Measurement, Analysis, and Denoising of Directional Room Impulse Responses in Complex Spaces
Résumé
The use of directional room impulse responses (DRIR) measured with spherical microphone arrays (SMA) has become widespread in the reproduction of spatial reverberation effects on surround-sound systems through multichannel convolution. However, the measurement of such DRIRs in "real-world" conditions is inevitably subject to several risk factors, including the presence of a nondecaying noise floor that can produce an "infinite reverberation" effect when convolved with an input sound. Recent work has focused on model-based techniques for removing this noise floor by replacing it with a re-synthesized prolongation of the measured reverberation tail, which has concurrently led to the development of a framework for the spatial analysis of reverberation properties.

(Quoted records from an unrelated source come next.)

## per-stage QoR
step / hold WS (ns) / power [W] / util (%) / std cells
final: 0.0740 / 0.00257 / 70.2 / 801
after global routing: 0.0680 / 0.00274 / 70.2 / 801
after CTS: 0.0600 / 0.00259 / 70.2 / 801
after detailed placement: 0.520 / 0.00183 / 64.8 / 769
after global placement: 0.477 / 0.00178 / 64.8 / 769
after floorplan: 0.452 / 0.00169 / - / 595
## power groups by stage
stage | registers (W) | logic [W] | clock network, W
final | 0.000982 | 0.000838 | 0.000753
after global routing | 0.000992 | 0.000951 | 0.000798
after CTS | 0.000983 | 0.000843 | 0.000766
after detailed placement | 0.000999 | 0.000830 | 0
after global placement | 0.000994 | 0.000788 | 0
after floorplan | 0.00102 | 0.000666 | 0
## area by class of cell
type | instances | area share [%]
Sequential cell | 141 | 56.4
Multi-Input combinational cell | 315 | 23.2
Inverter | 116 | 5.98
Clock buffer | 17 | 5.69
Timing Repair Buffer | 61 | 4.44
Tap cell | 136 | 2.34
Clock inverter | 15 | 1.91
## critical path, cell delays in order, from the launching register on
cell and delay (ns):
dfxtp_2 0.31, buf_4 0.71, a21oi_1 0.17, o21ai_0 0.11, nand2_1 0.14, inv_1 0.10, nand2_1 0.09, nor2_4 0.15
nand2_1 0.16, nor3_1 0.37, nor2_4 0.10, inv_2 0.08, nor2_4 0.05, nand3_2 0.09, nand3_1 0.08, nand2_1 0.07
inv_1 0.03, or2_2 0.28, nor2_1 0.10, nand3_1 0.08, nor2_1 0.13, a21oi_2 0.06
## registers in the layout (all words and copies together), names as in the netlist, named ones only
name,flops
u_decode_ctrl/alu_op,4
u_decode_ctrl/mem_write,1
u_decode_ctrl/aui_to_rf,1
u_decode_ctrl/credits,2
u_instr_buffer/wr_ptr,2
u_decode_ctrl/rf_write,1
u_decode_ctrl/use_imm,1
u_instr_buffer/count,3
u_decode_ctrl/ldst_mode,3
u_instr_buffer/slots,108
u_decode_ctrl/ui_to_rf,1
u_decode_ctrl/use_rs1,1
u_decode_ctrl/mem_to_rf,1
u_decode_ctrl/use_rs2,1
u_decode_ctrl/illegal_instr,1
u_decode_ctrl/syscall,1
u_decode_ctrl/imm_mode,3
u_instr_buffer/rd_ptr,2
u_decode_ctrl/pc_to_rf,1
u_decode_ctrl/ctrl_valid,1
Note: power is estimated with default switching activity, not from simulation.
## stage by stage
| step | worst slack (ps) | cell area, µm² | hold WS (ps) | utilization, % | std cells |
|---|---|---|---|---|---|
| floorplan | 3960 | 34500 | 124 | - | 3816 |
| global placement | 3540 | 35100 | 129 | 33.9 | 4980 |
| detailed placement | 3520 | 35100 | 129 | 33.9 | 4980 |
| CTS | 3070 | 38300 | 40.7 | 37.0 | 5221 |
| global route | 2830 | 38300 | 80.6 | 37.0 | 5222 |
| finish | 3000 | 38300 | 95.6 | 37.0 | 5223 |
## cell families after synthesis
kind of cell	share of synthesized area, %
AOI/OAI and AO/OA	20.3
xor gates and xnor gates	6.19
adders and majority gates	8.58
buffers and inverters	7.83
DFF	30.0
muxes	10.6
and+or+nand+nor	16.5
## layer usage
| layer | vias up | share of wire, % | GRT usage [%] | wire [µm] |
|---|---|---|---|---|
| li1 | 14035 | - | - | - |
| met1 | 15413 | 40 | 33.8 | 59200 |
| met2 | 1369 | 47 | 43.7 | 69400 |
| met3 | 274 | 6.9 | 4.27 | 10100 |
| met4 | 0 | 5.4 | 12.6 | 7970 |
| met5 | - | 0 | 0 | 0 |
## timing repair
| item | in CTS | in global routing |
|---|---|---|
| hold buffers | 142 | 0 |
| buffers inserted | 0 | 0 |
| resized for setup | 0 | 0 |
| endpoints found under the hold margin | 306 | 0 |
**config.mk**
```make
export PLATFORM = sky130hd
export DESIGN_NAME = cpu16_regfile
export DESIGN_NICKNAME = d
export VERILOG_FILES = /design/src/rtl/cpu16_pkg.sv /design/src/rtl/cpu16_regfile.sv
export VERILOG_INCLUDE_DIRS = /design/src /design/src/rtl
export SDC_FILE = /design/constraint.sdc
export NUM_CORES = 1
export LEC_CHECK = 0
export BUFFER_PORTS_ARGS = -buffer_cell sky130_fd_sc_hd__buf_2
export CORE_ASPECT_RATIO = 0.5
export CORE_MARGIN = 3
export CORE_UTILIZATION = 35
export DETAILED_ROUTE_END_ITERATION = 10
export SLEW_MARGIN = 20
export SYNTH_ARGS = -nofsm -noshare
export SYNTH_HDL_FRONTEND = slang
export SYNTH_SLANG_ARGS = --single-unit
export TNS_END_PERCENT = 5
```
**constraint.sdc**
```tcl
create_clock -name clk -period 2.4 [get_ports clk]
set_input_delay 0.12 -clock clk [delete_from_list [all_inputs] [get_ports clk]]
set_output_delay 0.12 -clock clk [all_outputs]
set_load 0.05 [all_outputs]
```
**src/rtl/cpu16_defines.svh**
```systemverilog
`ifndef CPU16_DEFINES_SVH
`define CPU16_DEFINES_SVH

`define CPU_WORD_W      16
`define CPU_REG_AW      4
`define CPU_NUM_REGS    16
`define CPU_MEM_AW      12           // 4096 words
`define CPU_PC_STEP     2            // bytes per instruction
`define CPU_SP_RESET    16'h2000     // byte address, grows down
`define CPU_FLAGS_W     4

`define CPU_FLAG_ZERO   0
`define CPU_FLAG_CARRY  1
`define CPU_FLAG_SIGN   2
`define CPU_FLAG_OVF    3

// instruction field values
`define CPU_INS_HALT    16'h0001
`define CPU_OPC_PUSH    12'h010      // ins[15:4]
`define CPU_OPC_POP     12'h011      // ins[15:4]
`define CPU_OPC_JP      12'h01E      // ins[15:4]
`define CPU_OPC_JCOND   8'h03        // ins[15:8], sense in ins[6]
`define CPU_OPC_LDL     4'h1         // ins[15:12]
`define CPU_OPC_LDH     4'h2
`define CPU_OPC_LOAD    8'h30        // ins[15:8]
`define CPU_OPC_STORE   8'h32

`endif
```
**src/rtl/cpu16_pkg.sv**
```systemverilog
`default_nettype none

`include "cpu16_defines.svh"

package cpu16_pkg;

   typedef logic [`CPU_WORD_W-1:0] word_t;   // data word and byte address
   typedef logic [`CPU_REG_AW-1:0] reg_idx_t;

   typedef enum logic [1:0] {
      S_FETCH,
      S_EXEC,
      S_MEM,     // second half of a data access
      S_HALT
   } cpu_state_t;

   typedef enum logic [3:0] {
      OP_NOP,
      OP_HALT,
      OP_PUSH,
      OP_POP,
      OP_JP,
      OP_JPF,    // jump if flag set
      OP_JPN,    // jump if flag clear
      OP_LDL,
      OP_LDH,
      OP_LOAD,
      OP_STORE,
      OP_ALU
   } cpu_op_t;

   typedef enum logic [2:0] {
      ALU_ADD,
      ALU_SUB,
      ALU_AND,
      ALU_OR,
      ALU_XOR,
      ALU_CP     // subtract for flags only
   } alu_op_t;

endpackage

`default_nettype wire

```
**src/rtl/cpu16_regfile.sv**
```systemverilog
`timescale 1ns/10ps
`default_nettype none

`include "cpu16_defines.svh"

module cpu16_regfile import cpu16_pkg::*; (
   input  wire logic     clk,
   input  wire logic     reset,
   input  wire reg_idx_t sel_a,
   input  wire reg_idx_t sel_b,
   input  wire reg_idx_t dbg_sel,
   input  wire logic     reg_we,
   input  wire reg_idx_t reg_wsel,
   input  wire word_t    reg_wdata,
   output word_t         rd_a,
   output word_t         rd_b,
   output word_t         dbg_data
);

   word_t regs [`CPU_NUM_REGS];

   assign rd_a     = regs[sel_a];
   assign rd_b     = regs[sel_b];
   assign dbg_data = regs[dbg_sel];   // observation only

   always_ff @(posedge clk) begin
      if (reset) begin
         for (int i = 0; i < `CPU_NUM_REGS; i++) begin
            regs[i] <= '0;
         end
      end else if (reg_we) begin
         regs[reg_wsel] <= reg_wdata;
      end
   end

endmodule

`default_nettype wire

```
# After elaboration in Yosys (flattened, before gate mapping)
# Memories as Yosys holds them, arrays and structs flattened.
# Cells that the tools add are included.
# word_totals
word_cells,10
memories,1
mem_bits_rw,256
input_bits,35
reg_bits,0
out_inout_bits,48
# memory_table
memory,words,word_bits,read_ports,rd_ports_with_merged_regs,wr,line,text
regs,16,16,3,0,16,cpu16_regfile.sv:20,word_t regs [`CPU_NUM_REGS];
# classes
mux,8
reduce_logical,1
# ops
operator,count
2-to-1 mux 16 bit,1
OR reduction 16 bit,1
2-to-1 mux 1 bit,6
2-to-1 mux 4 bit,1

# Longest topological paths before layout
# depth
depth_word,5
depth_mapped,5
ltp_nobuf,3

# Worst setup path before layout
# Ideal clock, no wire load.
# synth_timing
kind,input-to-output
start,in dbg_sel[0]
end,out dbg_data[10]
setup_slack_ps,633
stages,5
t_required_ps,2280
arrival_ps,1647
path_cell_list,buf_2 buf_2 mux4_2 a22oi_1 nand2_1
# synth_between
elab_chain_cells,1
# synth_rtl
element,line,text
"start, declared",cpu16_regfile.sv:11,"input wire reg_idx_t dbg_sel,"
memory (16 x 16 bit),n/a,
"end, declared",cpu16_regfile.sv:17,output word_t dbg_data
# Every way passes these cells.

==> summary.md <==
| Metric | Value |
|---|---|
| Status | completed |
| Synth top area share | 0.504 |
| Hold EP | regs[6][4]$_SDFFCE_PN0P_ |
| Overall power | 11400 µW |
| Pre-antenna DRT Iters | 5 |
| Top reg by flops | regs |
| Fmax | 0.420 GHz |
| Final #Nets | 1090 |
| Internal power | 8160 µW |
| Unrepaired setup endpoints after global routing | no |
| Vias per Instance | 6.07 |
| Post-Syn Area | 15300 µm² |
| Commonest non-fill, non-tap cell in the layout | edfxtp_1 |
| Vias in the first global route | 10319 |
| Largest net degree at the start of global routing | 54 |
| Setup CP Type | register to primary output |
| Synthesis-stage register bit count | 256 |
| Final period util | 0.992 |
| Post-route design area | 17300 µm² |
| Final Non-Filler Cells | 1651 |
| Row cnt | 53 |
| Post-Route WL | 49300 µm |
| Max-capacitance violation count | 0 |
| CP Capture Type | primary output |
| Final hold violation count | 0 |
| Area delta synth->final | 13.2% |
| Arr. time, crit path | 2260 ps |
| CTS Sinks | 256 |
| Critical Path Source Type | register |
| DR vias | 10015 |
| Clk buf depth | 3 |
| Final setup violation count | 0 |
| Iteration-0 DRC Markers | 1224 |
| Max Slew Vio Count | 0 |
| H-tree depth | 1 |
| Sequential share of the synthesized area | 0.504 |
| Comb pwr share | 0.190 |
| PwrDens | 662 nW/µm² |
| All-Layer GR Usage | 0.213 |
| Net Count, Synth | 1031 |
| Relative slew slack | 0.482 |
| TritonCTS Buffers | 27 |
| Critical path startpoint | regs[3][13]$_SDFFCE_PN0P_ |
| Crit path required time | 2280 ps |
| Sw Pwr | 3290 µW |
| Starting Density | 0.359 |
| CORE AREA | 42500 µm² |
| IO buf count | 82 |
| Leak | 0.00597 µW |
| Hold Path Class | primary input to register |
| Sequential Power Share | 0.469 |
| Flip-flop count of the largest register after layout | 256 |
| Commonest non-fill, non-tap cells in the layout | 256 x edfxtp_1, 243 x and2_1, 192 x mux4_2 |
| Hold path startpoint | reg_wdata[4] |
| DIE HEIGHT | 154 µm |
| Worst Tran Pin Value | 777 ps |
| CTS tree | yes |
| TNS Setup | 0 ps |
| Synth Area per Inst | 15.3 µm² |
| Cells after synthesis | 996 |
| YS warnings | 0 |
| Final worst path period need | 2380 ps |
| Regs by FF count | regs (256) |
| Clk slew on worst S/H paths | 60 ps |
| Layout cell share with drive strength beyond 1 | 0.371 |
| Count of cell types in the netlist | 22 |
| Placed Area | 16500 µm² |
| Remaining Overflow, GRT | 0 |
| Clock network power share | 0.341 |
| CTS root buffer | clkbuf_16 |
| Top post-synthesis cells by area | edfxtp_1 50%, mux4_2 28%, and2_1 10%, a22oi_1 4.7%, clkbuf_1 1.5% |
| Largest area contributor in the synthesized netlist | edfxtp_1 |
| I/O Pins | 83 |
| Sw frac | 0.287 |
| Full die area | 46300 µm² |
| Die Span X | 301 µm |
| First-pass GRT wire length | 71600 µm |
| Max FO, Critical Path | 3 |
| Final GP Congestion | 0.903 |
| Placed instance count | 1603 |
| Detailed Place HPWL | 30800 µm |
| Max rail drop VDD | 444 µV |
| Drt drc | 0 |
| Routed len/inst | 29.8 µm |
| Hold slack | 101 ps |
| Post-route antenna net violation count | 0 |
| Initial antenna violation count | 2 |
| Min-Delay Path Depth | 2 |
-- routing by layer --
metal  GRT usage  wire length [µm]  up-vias
li1            -                 -     4089
met1       0.294             19800     5229
met2       0.335             23100      597
met3      0.0560              5030      100
met4      0.0569              1360        0
met5           0                 0        -
-- cell usage after synthesis, drive strengths merged --
cell type	count
or4b	1
nand4bb	2
mux4	192
nor3	4
buf	31
and2	259
nand2b	2
edfxtp	256
a22oi	96
or2	16
nor2b	6
nand4b	1
nand2	49
nor2	15
clkbuf	66
-- timing repair --
item,4_1_cts,5_1_grt
endpoints found under the setup margin,0,2
hold buffers,0,0
setup buffers,0,0
gates resized for setup,0,2
-- kinds of logic (layout without fill, tap and decap cells) --
kind of cell	count (synthesis)	after routing	synth area share
compound gates	96	96	0.0472
buf+inv	97	174	0.0258
flops	256	256	0.504
mux	192	192	0.283
other cells	0	1	0
simple gates	355	355	0.140
-- area by class of cell --
type	instances	area [µm²]
Fill cell	3829	25200
Sequential cell	256	7690
Multi-Input combinational cell	643	7200
Timing Repair Buffer	127	881
Tap cell	577	722
Clock buffer	32	694
Clock inverter	15	91.3
Antenna cell	1	2.50
-- power by group through the flow --
stage | logic (µW) | registers (µW) | clock network (µW)
global route | 2260 | 5400 | 4110
finish | 2180 | 5370 | 3900
detailed placement | 2150 | 5450 | 0
CTS | 2150 | 5360 | 3910
floorplan | 1490 | 5380 | 0
global placement | 2130 | 5420 | 0
-- stage by stage --
step / worst slack [ps] / util
after global placement: 411 / 0.388
after CTS: 26.6 / 0.406
final: 20.1 / 0.406
after floorplan: 633 / -
after detailed placement: 373 / 0.388
after global routing: 1.91 / 0.406
-- worst max path at each step --
stage	to	slack (ps)
floorplan	dbg_data[10]	630
CTS	rd_b[15]	30
detailed placement	dbg_data[13]	370
global route	rd_a[13]	2
finish	dbg_data[13]	20
global placement	rd_a[13]	410
-- critical path, cell delays in order (launching register included) --
cell,delay (ps)
edfxtp_1,430
mux4_2,480
a22oi_1,400
nand2_1,160
buf_2,240
No activity file was read; power rests on OpenSTA's default activity.
## src/rtl/cpu16_defines.svh

```systemverilog
`ifndef CPU16_DEFINES_SVH
`define CPU16_DEFINES_SVH

`define CPU_WORD_W      16
`define CPU_REG_AW      4
`define CPU_NUM_REGS    16
`define CPU_MEM_AW      12           // 4096 words
`define CPU_PC_STEP     2            // bytes per instruction
`define CPU_SP_RESET    16'h2000     // byte address, grows down
`define CPU_FLAGS_W     4

`define CPU_FLAG_ZERO   0
`define CPU_FLAG_CARRY  1
`define CPU_FLAG_SIGN   2
`define CPU_FLAG_OVF    3

// instruction field values
`define CPU_INS_HALT    16'h0001
`define CPU_OPC_PUSH    12'h010      // ins[15:4]
`define CPU_OPC_POP     12'h011      // ins[15:4]
`define CPU_OPC_JP      12'h01E      // ins[15:4]
`define CPU_OPC_JCOND   8'h03        // ins[15:8], sense in ins[6]
`define CPU_OPC_LDL     4'h1         // ins[15:12]
`define CPU_OPC_LDH     4'h2
`define CPU_OPC_LOAD    8'h30        // ins[15:8]
`define CPU_OPC_STORE   8'h32

`endif
```

## src/rtl/cpu16_pkg.sv

```systemverilog
`default_nettype none

`include "cpu16_defines.svh"

package cpu16_pkg;

   typedef logic [`CPU_WORD_W-1:0] word_t;   // data word and byte address
   typedef logic [`CPU_REG_AW-1:0] reg_idx_t;

   typedef enum logic [1:0] {
      S_FETCH,
      S_EXEC,
      S_MEM,     // second half of a data access
      S_HALT
   } cpu_state_t;

   typedef enum logic [3:0] {
      OP_NOP,
      OP_HALT,
      OP_PUSH,
      OP_POP,
      OP_JP,
      OP_JPF,    // jump if flag set
      OP_JPN,    // jump if flag clear
      OP_LDL,
      OP_LDH,
      OP_LOAD,
      OP_STORE,
      OP_ALU
   } cpu_op_t;

   typedef enum logic [2:0] {
      ALU_ADD,
      ALU_SUB,
      ALU_AND,
      ALU_OR,
      ALU_XOR,
      ALU_CP     // subtract for flags only
   } alu_op_t;

endpackage

`default_nettype wire

```

## src/rtl/cpu16_pc_sp.sv

```systemverilog
`timescale 1ns/10ps
`default_nettype none

`include "cpu16_defines.svh"

module cpu16_pc_sp import cpu16_pkg::*; (
   input  wire logic  clk,
   input  wire logic  reset,
   input  wire logic  pc_inc,
   input  wire logic  pc_load,
   input  wire word_t pc_target,
   input  wire logic  sp_push,
   input  wire logic  sp_pop,
   output word_t      pc,
   output word_t      sp
);

   localparam word_t SP_STEP = word_t'(2);   // one word in bytes

   // a taken jump wins over the increment
   always_ff @(posedge clk) begin
      if (reset) begin
         pc <= '0;
      end else if (pc_load) begin
         pc <= pc_target;
      end else if (pc_inc) begin
         pc <= pc + word_t'(`CPU_PC_STEP);
      end
   end

   // stack pointer
   always_ff @(posedge clk) begin
      if (reset) begin
         sp <= word_t'(`CPU_SP_RESET);
      end else if (sp_push) begin
         sp <= sp - SP_STEP;
      end else if (sp_pop) begin
         sp <= sp + SP_STEP;
      end
   end

endmodule

`default_nettype wire

```

## config.mk

```make
export PLATFORM = sky130hd
export DESIGN_NAME = cpu16_pc_sp
export DESIGN_NICKNAME = d
export VERILOG_FILES = /design/src/rtl/cpu16_pkg.sv /design/src/rtl/cpu16_pc_sp.sv
export VERILOG_INCLUDE_DIRS = /design/src /design/src/rtl
export SDC_FILE = /design/constraint.sdc
export NUM_CORES = 1
export LEC_CHECK = 0
export ABC_AREA = 1
export BUFFER_PORTS_ARGS = -buffer_cell sky130_fd_sc_hd__buf_4
export CAP_MARGIN = 20
export CORE_MARGIN = 2
export CORE_UTILIZATION = 50
export CTS_CLUSTER_DIAMETER = 30
export DETAILED_ROUTE_END_ITERATION = 6
export PLACE_DENSITY_LB_ADDON = 0.1
export SYNTH_ARGS = -nofsm -noshare
export SYNTH_HDL_FRONTEND = slang
export SYNTH_SLANG_ARGS = --single-unit
```

## constraint.sdc

```tcl
create_clock -name clk -period 2.9 [get_ports clk]
set_input_delay 0.145 -clock clk [delete_from_list [all_inputs] [get_ports clk]]
set_output_delay 0.145 -clock clk [all_outputs]
set_load 0.01 [all_outputs]
```

Word level (Yosys, flattened, before mapping)
Cells that the tools add are included.
{ "classes": {"n_addsub": 3, "muxes": 4, "reduce_logical": 2} }
{ "ops": {"columns": ["op", "count"], "rows": [
  ["2-to-1 mux 16 bit", 4],
  ["adder 16 x 2 -> 16 bit, second input constant", 2],
  ["subtractor 16 x 2 -> 16 bit, second input constant", 1],
  ["nonzero test 2 bit", 2]
]} }
{ "word_totals": {"output_inout_bits": 32, "regBits": 32, "inputBits": 22, "word_cells": 11} }

Depth between registers and ports, before layout
{ "logic_depth": {"word_depth": 3, "mapped_depth": 11, "ltp_nobuf": 11} }

Least setup slack after synthesis
No wires, ideal clock.
{ "synth_timing": {"path_kind": "flip-flop to flip-flop", "start": "reg sp[1]", "end": "reg sp[15]", "setup_time_ps": 115, "path_slack_ps": 1346, "stages_incl_launch_ff": 10, "t_arrival_ps": 1439, "period_less_slack_ps": 1554, "cell_sequence": "dfxtp_1 > fa_1 > nand2_1 > nand2_1 > nand3_1 > nand2_1 > nand2_1 > nand3_1 > a21oi_1 > nor2_1"} }
{ "synth_via": {"elab_chain_cells": 3, "word_cells_on_any_way": 4, "classes_between": "2 x add/sub; 2 x mux"} }
{ "synth_lines": {"columns": ["item", "line", "source"], "rows": [
  ["start: declaration", "cpu16_pc_sp.sv:15", "output word_t sp"],
  ["start signal: assignment", "cpu16_pc_sp.sv:34", "sp <= word_t'(`CPU_SP_RESET);"],
  ["start signal: assignment", "cpu16_pc_sp.sv:36", "sp <= sp - SP_STEP;"],
  ["start signal: assignment", "cpu16_pc_sp.sv:38", "sp <= sp + SP_STEP;"],
  ["adder 16 x 2 -> 16 bit", "cpu16_pc_sp.sv:38", null],
  ["2-to-1 mux 16 bit", "cpu16_pc_sp.sv:37", "end else if (sp_pop) begin"],
  ["2-to-1 mux 16 bit *", "cpu16_pc_sp.sv:35", "end else if (sp_push) begin"]
]} }
Every way passes the cells marked *; elsewhere a longest branch is shown, timed or not. The select of a mux whose other input is x is not followed.
A chain may end at the register's enable or synchronous reset.

Worst setup path after layout
{ "layout_timing": {"start": "reg sp[1]", "end": "reg sp[11]"} }
Same word-level chain as after synthesis.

We present here a comprehensive evaluation of the proposed techniques through their application to DRIRs measured in particularly complex spaces, including spatially anisotropic late reverberation tails as well as multipleslope decays characteristic of coupled-volume configurations. Following a brief review of the theoretical underpinnings of the reverberation tail re-synthesis denoising procedure, the measurement, treatment, analysis, and subsequent denoising of these DRIRs are each detailed and assessed with quantitative metrics. Finally, a discussion of the anisotropic, direction-dependent analysis results obtained is included as the basis for a wider research question on the acoustical considerations behind a stochastic reverberation model allowing for spatial variations.